> **What the exercise asks**: In the records below, find each line holding the word "value" and copy it.

======== Data extract

## src/design/sncp_pkg.sv

```systemverilog
// Constants and types shared by the serial NOR command port.
// Assumes one system clock that oversamples the serial pins of the host.
package sncp_pkg;

  // Instruction codes.
  localparam logic [7:0] OP_RD_STATUS        = 8'h05;
  localparam logic [7:0] OP_WR_ENABLE        = 8'h06;
  localparam logic [7:0] OP_WR_STATUS        = 8'h01;
  localparam logic [7:0] OP_PAGE_WRITE       = 8'h02;
  localparam logic [7:0] OP_FOUR_KIB_WIPE    = 8'h20;
  localparam logic [7:0] OP_HALF_WIPE        = 8'h52;
  localparam logic [7:0] OP_LARGE_BLOCK_WIPE = 8'hd8;
  localparam logic [7:0] OP_CHIP_WIPE_A      = 8'hc7;
  localparam logic [7:0] OP_CHIP_WIPE_B      = 8'h60;
  localparam logic [7:0] OP_READ             = 8'h03;
  localparam logic [7:0] OP_FAST_READ        = 8'h0b;
  localparam logic [7:0] OP_DUAL_READ        = 8'h3b;
  localparam logic [7:0] OP_DEEP_SLEEP       = 8'hb9;
  localparam logic [7:0] OP_WAKE_ID          = 8'hab;
  localparam logic [7:0] OP_MFR_DEV_ID       = 8'h90;
  localparam logic [7:0] OP_STD_ID_QUERY     = 8'h9f;
  localparam logic [7:0] OP_UNIQUE_ID        = 8'h4b;

  // Phase lengths in serial clock rising edges.
  localparam logic [5:0] CMD_BITS        = 6'h08;
  localparam logic [5:0] ADDR_BITS       = 6'h18;
  localparam logic [5:0] FAST_DUMMY_BITS = 6'h08;
  localparam logic [5:0] WAKE_DUMMY_BITS = 6'h18;
  localparam logic [5:0] UID_DUMMY_BITS  = 6'h20;

  // Status byte layout.
  localparam int SR_BUSY_BIT = 0;
  localparam int SR_PERMIT_BIT = 1;
  localparam int SR_BP_LSB   = 2;
  localparam int SR_LOCK_BIT = 7;

  // Embedded operation codes passed to the array engine.
  localparam logic [2:0] EOP_PAGE_BYTE = 3'h0;
  localparam logic [2:0] EOP_PAGE_END  = 3'h1;
  localparam logic [2:0] EOP_SECTOR    = 3'h2;
  localparam logic [2:0] EOP_HALF      = 3'h3;
  localparam logic [2:0] EOP_BLOCK     = 3'h4;
  localparam logic [2:0] EOP_CHIP      = 3'h5;
  localparam logic [2:0] EOP_STATUS    = 3'h6;

  typedef enum logic [2:0] {
    PH_IDLE, PH_CMD, PH_ADDR, PH_DUMMY, PH_DIN, PH_DOUT, PH_DONE, PH_IGN
  } sncp_phase_t;

  typedef struct packed {
    logic [2:0]  op;
    logic [23:0] addr;
    logic [7:0]  data;
  } sncp_cmd_t;

  typedef struct packed {
    logic        sck_q, cs_q, armed;
    sncp_phase_t ph;
    logic [5:0]  cnt, len;
    logic [7:0]  op;
    logic [23:0] addr;
    logic [7:0]  rx, tx;
    logic [2:0]  obit;
    logic [4:0]  bidx;
    logic        go, dual, d0, d1, oe0_n, oe1_n;
    logic        permit, busy, lock, sleep;
    logic [2:0]  bp;
    sncp_cmd_t   head, tail;
    logic        hv, tv, ovr;
  } sncp_state_t;

  localparam sncp_state_t SNCP_STATE_RST =
    '{ph: PH_IDLE, oe0_n: 1'b1, oe1_n: 1'b1, default: '0};

endpackage

```

## src/design/sncp_top.sv

```systemverilog
// Command port of a small serial NOR flash, slave side of an SPI link.
// Serial pins are synchronous to sys_clk; the SPI clock must run at most sys_clk/8.
//
// Behaviour
// - Sample instruction, address and program data on each serial clock rising edge.
// - Change outgoing serial bits only on serial clock falling edges.
// - In dual reads line 0 takes input on rises and drives data on falls.
// - Chip select high floats both data lines and blocks instruction traffic.
// - Ignore everything after reset until chip select has been seen falling.
// - Write-protect pin with lock bit blocks status writes; nonzero protect bits block chip erase only.
// - Code 05h shifts the status byte out.
// - Code 06h sets the write permit latch.
// - Code 01h loads lock and protect bits from the host byte.
// - Code 02h programs up to 256 bytes, wrapping within one page.
// - Code 20h erases the addressed 4 KiB sector.
// - Code D8h erases a 64 KiB block, 52h a 32 KiB half block.
// - Codes C7h and 60h both erase the whole array.
// - Code 03h reads array bytes with auto-incrementing address.
// - Code 0Bh is a fast read on the single output line.
// - Code 3Bh returns two bits per clock on both data lines.
// - Code B9h enters deep sleep.
// - Code ABh leaves deep sleep and returns the device identifier byte.
// - Code 90h returns manufacturer and device identifiers.
// - Code 9Fh returns the standard identification sequence.
// - Code 4Bh returns a 128-bit unique identifier.
// - Clock modes 0 and 3 behave alike: sample on rises, drive on falls.
// - While busy, report busy and ignore all instructions but status read.
// - Write permit set only by 06h, cleared when an embedded operation completes.
`timescale 1ns/1ps
module sncp_top
  import sncp_pkg::*;
#(
  parameter logic [7:0]   MFR_ID    = 8'h5a,                // Arbitrary value.
  parameter logic [7:0]   DEV_ID    = 8'h11,                // Arbitrary value.
  parameter logic [23:0]  STD_ID    = 24'h5a4012,           // Arbitrary value.
  parameter logic [127:0] UNIQUE_ID = 128'h0123456789abcdef_fedcba9876543210 // Arbitrary.
) (
  // System
  input  wire logic        sys_clk,
  input  wire logic        sys_rst,
  // Serial pins
  input  wire logic        spi_clk,
  input  wire logic        spi_cs_n,
  input  wire logic        data_line0,
  output logic             data_line0_drv,
  output logic             data_line0_oe_n,
  output logic             data_line1_drv,
  output logic             data_line1_oe_n,
  input  wire logic        write_protect_n,
  // Array read side
  output logic [23:0]      arr_rd_addr,
  input  wire logic [7:0]  arr_rd_data,
  // Embedded operation queue
  output sncp_cmd_t        cmd,
  output logic             cmd_valid,
  input  wire logic        cmd_ready,
  input  wire logic        op_done,
  // Status
  output logic             busy,
  output logic             write_permit_latch,
  output logic             status_lock,
  output logic [2:0]       protect_range,
  output logic             deep_sleep,
  output logic             cmd_overrun
);

  sncp_state_t st_r;
  sncp_state_t st_nxt;
  logic        rise;
  logic        fall;
  logic        cs_fall;
  logic        cs_rise;
  logic        pop;
  logic        room;
  logic [7:0]  opc;

  // Both clock modes reduce to the same edge pair, so idle level is irrelevant.
  assign rise    = spi_clk & ~st_r.sck_q;
  assign fall    = ~spi_clk & st_r.sck_q;
  assign cs_fall = ~spi_cs_n & st_r.cs_q;
  assign cs_rise = spi_cs_n & ~st_r.cs_q;
  assign opc     = {st_r.op[6:0], data_line0};
  assign pop     = st_r.hv & cmd_ready;
  assign room    = ~st_r.tv | pop;

  always_comb begin
    logic [7:0] cur;
    logic [7:0] stat;
    logic       push;
    sncp_cmd_t  pcmd;
    cur    = 8'h00;
    stat   = 8'h00;
    push   = 1'b0;
    pcmd   = '0;
    st_nxt = st_r;
    st_nxt.sck_q = spi_clk;
    st_nxt.cs_q  = spi_cs_n;
    stat[SR_BUSY_BIT]       = st_r.busy;
    stat[SR_PERMIT_BIT]     = st_r.permit;
    stat[SR_BP_LSB +: 3]    = st_r.bp;
    stat[SR_LOCK_BIT]       = st_r.lock;
    if (pop) begin
      st_nxt.head = st_r.tail;
      st_nxt.hv   = st_r.tv;
      st_nxt.tv   = 1'b0;
    end
    if (op_done) begin
      st_nxt.busy = 1'b0;
      st_nxt.permit = 1'b0;
    end
    if (spi_cs_n) begin
      st_nxt.oe0_n = 1'b1;
      st_nxt.oe1_n = 1'b1;
    end
    if (cs_fall) begin
      st_nxt.armed = 1'b1;
      st_nxt.ph    = PH_CMD;
      st_nxt.cnt   = '0;
      st_nxt.go    = 1'b0;
      st_nxt.obit  = '0;
      st_nxt.bidx  = '0;
      st_nxt.dual  = 1'b0;
    end else if (cs_rise) begin
      // A partial instruction never sets go, so it leaves no trace here.
      st_nxt.ph = PH_IDLE;
      if (st_r.go) begin
        pcmd.addr = st_r.addr;
        pcmd.data = st_r.rx;
        unique case (st_r.op)
          OP_WR_STATUS: begin
            pcmd.op = EOP_STATUS;
            if (!(st_r.lock && !write_protect_n) && room) begin
              st_nxt.lock = st_r.rx[SR_LOCK_BIT];
              st_nxt.bp   = st_r.rx[SR_BP_LSB +: 3];
              push        = 1'b1;
            end
          end
          OP_PAGE_WRITE: begin
            pcmd.op = EOP_PAGE_END;
            push    = room;
          end
          OP_FOUR_KIB_WIPE: begin
            pcmd.op = EOP_SECTOR;
            push    = room;
          end
          OP_HALF_WIPE: begin
            pcmd.op = EOP_HALF;
            push    = room;
          end
          OP_LARGE_BLOCK_WIPE: begin
            pcmd.op = EOP_BLOCK;
            push    = room;
          end
          OP_CHIP_WIPE_A, OP_CHIP_WIPE_B: begin
            pcmd.op = EOP_CHIP;
            push    = room && (st_r.bp == 3'h0);
          end
          OP_DEEP_SLEEP: st_nxt.sleep = 1'b1;
          default: ;
        endcase
        // Busy set after the op_done clear above, so a new start wins.
        if (push) begin
          st_nxt.busy = 1'b1;
        end
        if (!room && st_r.op != OP_DEEP_SLEEP) begin
          st_nxt.ovr = 1'b1;
        end
      end
    end else if (!spi_cs_n && st_r.armed && rise) begin
      st_nxt.cnt = st_r.cnt + 6'h01;
      unique case (st_r.ph)
        PH_CMD: begin
          st_nxt.op = opc;
          if (st_r.cnt == CMD_BITS - 6'h01) begin
            st_nxt.cnt = '0;
            st_nxt.ph  = PH_IGN;
            if (!(st_r.busy && opc != OP_RD_STATUS) &&
                !(st_r.sleep && opc != OP_WAKE_ID)) begin
              unique case (opc)
                OP_RD_STATUS, OP_STD_ID_QUERY: st_nxt.ph = PH_DOUT;
                OP_WR_ENABLE: begin
                  st_nxt.permit = 1'b1;
                  st_nxt.ph  = PH_DONE;
                end
                OP_WR_STATUS: if (st_r.permit) st_nxt.ph = PH_DIN;
                OP_PAGE_WRITE, OP_FOUR_KIB_WIPE, OP_HALF_WIPE, OP_LARGE_BLOCK_WIPE: begin
                  if (st_r.permit) st_nxt.ph = PH_ADDR;
                end
                OP_CHIP_WIPE_A, OP_CHIP_WIPE_B: begin
                  if (st_r.permit) begin
                    st_nxt.ph = PH_DONE;
                    st_nxt.go = 1'b1;
                  end
                end
                OP_READ, OP_FAST_READ, OP_MFR_DEV_ID: st_nxt.ph = PH_ADDR;
                OP_DUAL_READ: begin
                  st_nxt.ph   = PH_ADDR;
                  st_nxt.dual = 1'b1;
                end
                OP_DEEP_SLEEP: begin
                  st_nxt.ph = PH_DONE;
                  st_nxt.go = 1'b1;
                end
                OP_WAKE_ID: begin
                  st_nxt.sleep = 1'b0;
                  st_nxt.ph    = PH_DUMMY;
                  st_nxt.len   = WAKE_DUMMY_BITS;
                end
                OP_UNIQUE_ID: begin
                  st_nxt.ph  = PH_DUMMY;
                  st_nxt.len = UID_DUMMY_BITS;
                end
                default: ;
              endcase
            end
          end
        end
        PH_ADDR: begin
          st_nxt.addr = {st_r.addr[22:0], data_line0};
          if (st_r.cnt == ADDR_BITS - 6'h01) begin
            st_nxt.cnt = '0;
            unique case (st_r.op)
              OP_PAGE_WRITE: begin
                st_nxt.ph = PH_DIN;
                st_nxt.go = 1'b1;
              end
              OP_READ, OP_MFR_DEV_ID: st_nxt.ph = PH_DOUT;
              OP_FAST_READ, OP_DUAL_READ: begin
                st_nxt.ph  = PH_DUMMY;
                st_nxt.len = FAST_DUMMY_BITS;
              end
              default: begin
                st_nxt.ph = PH_DONE;
                st_nxt.go = 1'b1;
              end
            endcase
          end
        end
        PH_DUMMY: begin
          if (st_r.cnt == st_r.len - 6'h01) begin
            st_nxt.ph  = PH_DOUT;
            st_nxt.cnt = '0;
          end
        end
        PH_DIN: begin
          st_nxt.rx = {st_r.rx[6:0], data_line0};
          if (st_r.cnt[2:0] == 3'h7) begin
            if (st_r.op == OP_PAGE_WRITE) begin
              pcmd.op   = EOP_PAGE_BYTE;
              pcmd.addr = st_r.addr;
              pcmd.data = {st_r.rx[6:0], data_line0};
              push      = room;
              if (!room) begin
                st_nxt.ovr = 1'b1;
              end
              // Only the low byte advances, so a long burst wraps in the page.
              st_nxt.addr[7:0] = st_r.addr[7:0] + 8'h01;
            end else begin
              st_nxt.go = 1'b1;
              st_nxt.ph = PH_DONE;
            end
          end
        end
        PH_IDLE, PH_DOUT, PH_DONE, PH_IGN: ;
      endcase
    end
    if (!spi_cs_n && fall && st_r.ph == PH_DOUT) begin
      if (st_r.obit == 3'h0) begin
        unique case (st_r.op)
          OP_RD_STATUS: cur = stat;
          OP_STD_ID_QUERY: begin
            cur = (st_r.bidx == 5'h00) ? STD_ID[23:16] :
                  (st_r.bidx == 5'h01) ? STD_ID[15:8] : STD_ID[7:0];
          end
          OP_WAKE_ID:    cur = DEV_ID;
          OP_MFR_DEV_ID: cur = (st_r.bidx[0] ^ st_r.addr[0]) ? DEV_ID : MFR_ID;
          OP_UNIQUE_ID:  cur = UNIQUE_ID[{~st_r.bidx[3:0], 3'h0} +: 8];
          default:       cur = arr_rd_data;
        endcase
        st_nxt.bidx = st_r.bidx + 5'h01;
        if (st_r.op == OP_READ || st_r.op == OP_FAST_READ || st_r.op == OP_DUAL_READ) begin
          st_nxt.addr = st_r.addr + 24'h000001;
        end
      end else begin
        cur = st_r.tx;
      end
      st_nxt.d1    = cur[7];
      st_nxt.d0    = cur[6];
      st_nxt.tx    = st_r.dual ? (cur << 2) : (cur << 1);
      st_nxt.obit  = st_r.obit + (st_r.dual ? 3'h2 : 3'h1);
      st_nxt.oe1_n = 1'b0;
      st_nxt.oe0_n = ~st_r.dual;
    end
    if (push) begin
      if (!st_nxt.hv) begin
        st_nxt.head = pcmd;
        st_nxt.hv   = 1'b1;
      end else begin
        st_nxt.tail = pcmd;
        st_nxt.tv   = 1'b1;
      end
    end
  end

  always_ff @(posedge sys_clk) begin
    if (sys_rst) begin
      st_r <= SNCP_STATE_RST;
    end else begin
      st_r <= st_nxt;
    end
  end

  assign data_line0_drv     = st_r.d0;
  assign data_line0_oe_n    = st_r.oe0_n;
  assign data_line1_drv     = st_r.d1;
  assign data_line1_oe_n    = st_r.oe1_n;
  assign arr_rd_addr        = st_r.addr;
  assign cmd                = st_r.head;
  assign cmd_valid          = st_r.hv;
  assign busy               = st_r.busy;
  assign write_permit_latch = st_r.permit;
  assign status_lock        = st_r.lock;
  assign protect_range      = st_r.bp;
  assign deep_sleep         = st_r.sleep;
  assign cmd_overrun        = st_r.ovr;
endmodule  // sncp_top

```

================

> **Solution to the problem**:
  parameter logic [7:0]   MFR_ID    = 8'h5a,                // Arbitrary value.
  parameter logic [7:0]   DEV_ID    = 8'h11,                // Arbitrary value.
  parameter logic [23:0]  STD_ID    = 24'h5a4012,           // Arbitrary value.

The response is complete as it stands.